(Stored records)
________________

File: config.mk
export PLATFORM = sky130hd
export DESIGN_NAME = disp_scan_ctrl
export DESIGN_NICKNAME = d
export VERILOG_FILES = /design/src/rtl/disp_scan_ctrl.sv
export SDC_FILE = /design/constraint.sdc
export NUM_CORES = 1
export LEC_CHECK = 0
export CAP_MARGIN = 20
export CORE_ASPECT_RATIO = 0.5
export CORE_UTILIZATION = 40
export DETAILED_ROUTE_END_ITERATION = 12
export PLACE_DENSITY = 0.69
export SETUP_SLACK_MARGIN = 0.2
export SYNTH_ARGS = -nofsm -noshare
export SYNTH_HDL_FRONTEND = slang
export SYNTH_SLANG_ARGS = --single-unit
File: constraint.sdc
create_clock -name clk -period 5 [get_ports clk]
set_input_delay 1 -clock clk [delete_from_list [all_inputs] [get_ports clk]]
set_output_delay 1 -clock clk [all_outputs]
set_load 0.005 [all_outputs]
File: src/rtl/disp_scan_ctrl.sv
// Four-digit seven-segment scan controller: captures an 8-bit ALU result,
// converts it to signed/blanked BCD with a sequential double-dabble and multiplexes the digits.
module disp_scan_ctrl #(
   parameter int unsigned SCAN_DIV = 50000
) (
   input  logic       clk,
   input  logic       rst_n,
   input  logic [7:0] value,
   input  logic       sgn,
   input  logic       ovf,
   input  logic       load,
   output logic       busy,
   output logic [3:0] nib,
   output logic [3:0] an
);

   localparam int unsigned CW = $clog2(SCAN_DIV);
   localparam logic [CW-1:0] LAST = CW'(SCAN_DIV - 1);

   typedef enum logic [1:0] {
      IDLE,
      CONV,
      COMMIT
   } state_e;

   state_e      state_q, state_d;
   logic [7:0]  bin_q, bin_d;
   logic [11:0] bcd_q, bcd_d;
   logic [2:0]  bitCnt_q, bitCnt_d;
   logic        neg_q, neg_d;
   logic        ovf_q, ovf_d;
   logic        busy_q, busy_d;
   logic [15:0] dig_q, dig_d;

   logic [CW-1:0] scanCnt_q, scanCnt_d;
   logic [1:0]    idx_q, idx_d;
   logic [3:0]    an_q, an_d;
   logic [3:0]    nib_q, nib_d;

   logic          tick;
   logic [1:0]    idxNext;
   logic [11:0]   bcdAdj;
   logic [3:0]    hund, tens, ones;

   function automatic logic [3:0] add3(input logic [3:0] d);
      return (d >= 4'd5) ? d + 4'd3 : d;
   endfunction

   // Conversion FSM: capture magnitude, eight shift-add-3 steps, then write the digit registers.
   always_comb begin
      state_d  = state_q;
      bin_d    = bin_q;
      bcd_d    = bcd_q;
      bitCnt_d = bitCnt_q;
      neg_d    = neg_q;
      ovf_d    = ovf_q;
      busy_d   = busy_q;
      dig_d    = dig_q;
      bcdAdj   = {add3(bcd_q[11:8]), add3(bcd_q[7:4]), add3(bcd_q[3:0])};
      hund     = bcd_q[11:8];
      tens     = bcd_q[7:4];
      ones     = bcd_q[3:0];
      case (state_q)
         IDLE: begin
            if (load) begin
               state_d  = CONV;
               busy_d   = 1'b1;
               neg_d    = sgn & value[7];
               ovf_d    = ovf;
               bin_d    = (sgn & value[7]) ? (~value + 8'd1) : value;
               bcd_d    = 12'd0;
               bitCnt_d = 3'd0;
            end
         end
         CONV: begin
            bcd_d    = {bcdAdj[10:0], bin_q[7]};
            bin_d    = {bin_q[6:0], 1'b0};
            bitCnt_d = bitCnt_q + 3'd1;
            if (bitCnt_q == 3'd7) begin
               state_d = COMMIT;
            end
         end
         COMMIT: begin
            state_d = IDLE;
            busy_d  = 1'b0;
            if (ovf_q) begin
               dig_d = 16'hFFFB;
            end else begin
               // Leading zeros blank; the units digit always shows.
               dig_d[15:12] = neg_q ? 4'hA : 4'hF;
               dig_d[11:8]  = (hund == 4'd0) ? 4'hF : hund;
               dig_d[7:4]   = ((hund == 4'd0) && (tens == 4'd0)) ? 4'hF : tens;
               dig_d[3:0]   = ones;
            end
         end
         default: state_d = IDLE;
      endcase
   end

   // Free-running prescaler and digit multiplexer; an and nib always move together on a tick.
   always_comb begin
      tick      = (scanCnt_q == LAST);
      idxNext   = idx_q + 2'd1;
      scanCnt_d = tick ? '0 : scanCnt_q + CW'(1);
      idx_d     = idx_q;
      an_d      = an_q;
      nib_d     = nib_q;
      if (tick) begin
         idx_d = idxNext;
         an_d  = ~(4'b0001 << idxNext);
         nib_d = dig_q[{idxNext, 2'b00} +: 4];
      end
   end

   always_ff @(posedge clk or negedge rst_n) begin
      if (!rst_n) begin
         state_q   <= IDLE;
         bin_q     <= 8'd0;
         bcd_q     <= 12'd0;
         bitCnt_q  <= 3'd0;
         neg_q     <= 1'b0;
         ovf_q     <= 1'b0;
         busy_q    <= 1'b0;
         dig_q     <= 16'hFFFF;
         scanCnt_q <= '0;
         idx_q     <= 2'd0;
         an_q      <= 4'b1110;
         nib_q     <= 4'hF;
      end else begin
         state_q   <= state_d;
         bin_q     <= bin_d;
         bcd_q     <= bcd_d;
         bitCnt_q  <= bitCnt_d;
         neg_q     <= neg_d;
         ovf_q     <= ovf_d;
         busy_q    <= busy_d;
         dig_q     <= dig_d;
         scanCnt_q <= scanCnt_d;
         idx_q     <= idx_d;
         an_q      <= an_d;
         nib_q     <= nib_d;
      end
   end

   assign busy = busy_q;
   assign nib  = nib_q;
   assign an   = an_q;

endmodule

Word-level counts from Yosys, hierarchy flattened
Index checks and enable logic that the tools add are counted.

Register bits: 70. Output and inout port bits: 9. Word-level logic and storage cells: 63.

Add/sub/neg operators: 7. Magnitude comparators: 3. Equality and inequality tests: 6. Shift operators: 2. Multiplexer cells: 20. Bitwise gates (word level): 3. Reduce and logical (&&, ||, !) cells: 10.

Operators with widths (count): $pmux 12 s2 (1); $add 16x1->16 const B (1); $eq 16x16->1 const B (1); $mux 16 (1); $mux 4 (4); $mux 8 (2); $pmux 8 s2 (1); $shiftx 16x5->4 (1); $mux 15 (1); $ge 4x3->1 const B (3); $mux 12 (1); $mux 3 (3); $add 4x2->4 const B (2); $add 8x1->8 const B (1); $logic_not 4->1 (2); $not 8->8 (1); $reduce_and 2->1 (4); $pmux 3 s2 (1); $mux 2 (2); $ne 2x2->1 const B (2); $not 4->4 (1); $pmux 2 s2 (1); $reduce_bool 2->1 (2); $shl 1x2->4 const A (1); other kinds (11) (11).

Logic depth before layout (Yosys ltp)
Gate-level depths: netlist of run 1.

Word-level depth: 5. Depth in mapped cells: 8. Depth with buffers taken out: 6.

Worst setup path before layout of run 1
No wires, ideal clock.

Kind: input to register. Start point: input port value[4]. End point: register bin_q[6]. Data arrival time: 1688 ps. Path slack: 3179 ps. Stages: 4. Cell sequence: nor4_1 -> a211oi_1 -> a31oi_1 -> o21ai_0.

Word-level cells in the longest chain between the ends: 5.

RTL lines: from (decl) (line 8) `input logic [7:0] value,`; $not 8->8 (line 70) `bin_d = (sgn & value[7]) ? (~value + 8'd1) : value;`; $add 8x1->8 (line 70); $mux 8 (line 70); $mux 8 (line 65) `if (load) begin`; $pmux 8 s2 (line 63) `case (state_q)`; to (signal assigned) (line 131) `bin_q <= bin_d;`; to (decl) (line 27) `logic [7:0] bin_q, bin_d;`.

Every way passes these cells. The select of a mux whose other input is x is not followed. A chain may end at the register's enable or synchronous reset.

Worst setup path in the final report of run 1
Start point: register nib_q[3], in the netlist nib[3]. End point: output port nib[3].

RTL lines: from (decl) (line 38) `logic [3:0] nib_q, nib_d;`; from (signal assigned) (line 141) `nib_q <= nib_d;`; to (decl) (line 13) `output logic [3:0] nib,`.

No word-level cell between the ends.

________________

** ABOUT THIS TASK **
What lines in the entries above include the string "decl"? Return each one.

** TASK ANSWER **
RTL lines: from (decl) (line 8) `input logic [7:0] value,`; $not 8->8 (line 70) `bin_d = (sgn & value[7]) ? (~value + 8'd1) : value;`; $add 8x1->8 (line 70); $mux 8 (line 70); $mux 8 (line 65) `if (load) begin`; $pmux 8 s2 (line 63) `case (state_q)`; to (signal assigned) (line 131) `bin_q <= bin_d;`; to (decl) (line 27) `logic [7:0] bin_q, bin_d;`.
RTL lines: from (decl) (line 38) `logic [3:0] nib_q, nib_d;`; from (signal assigned) (line 141) `nib_q <= nib_d;`; to (decl) (line 13) `output logic [3:0] nib,`.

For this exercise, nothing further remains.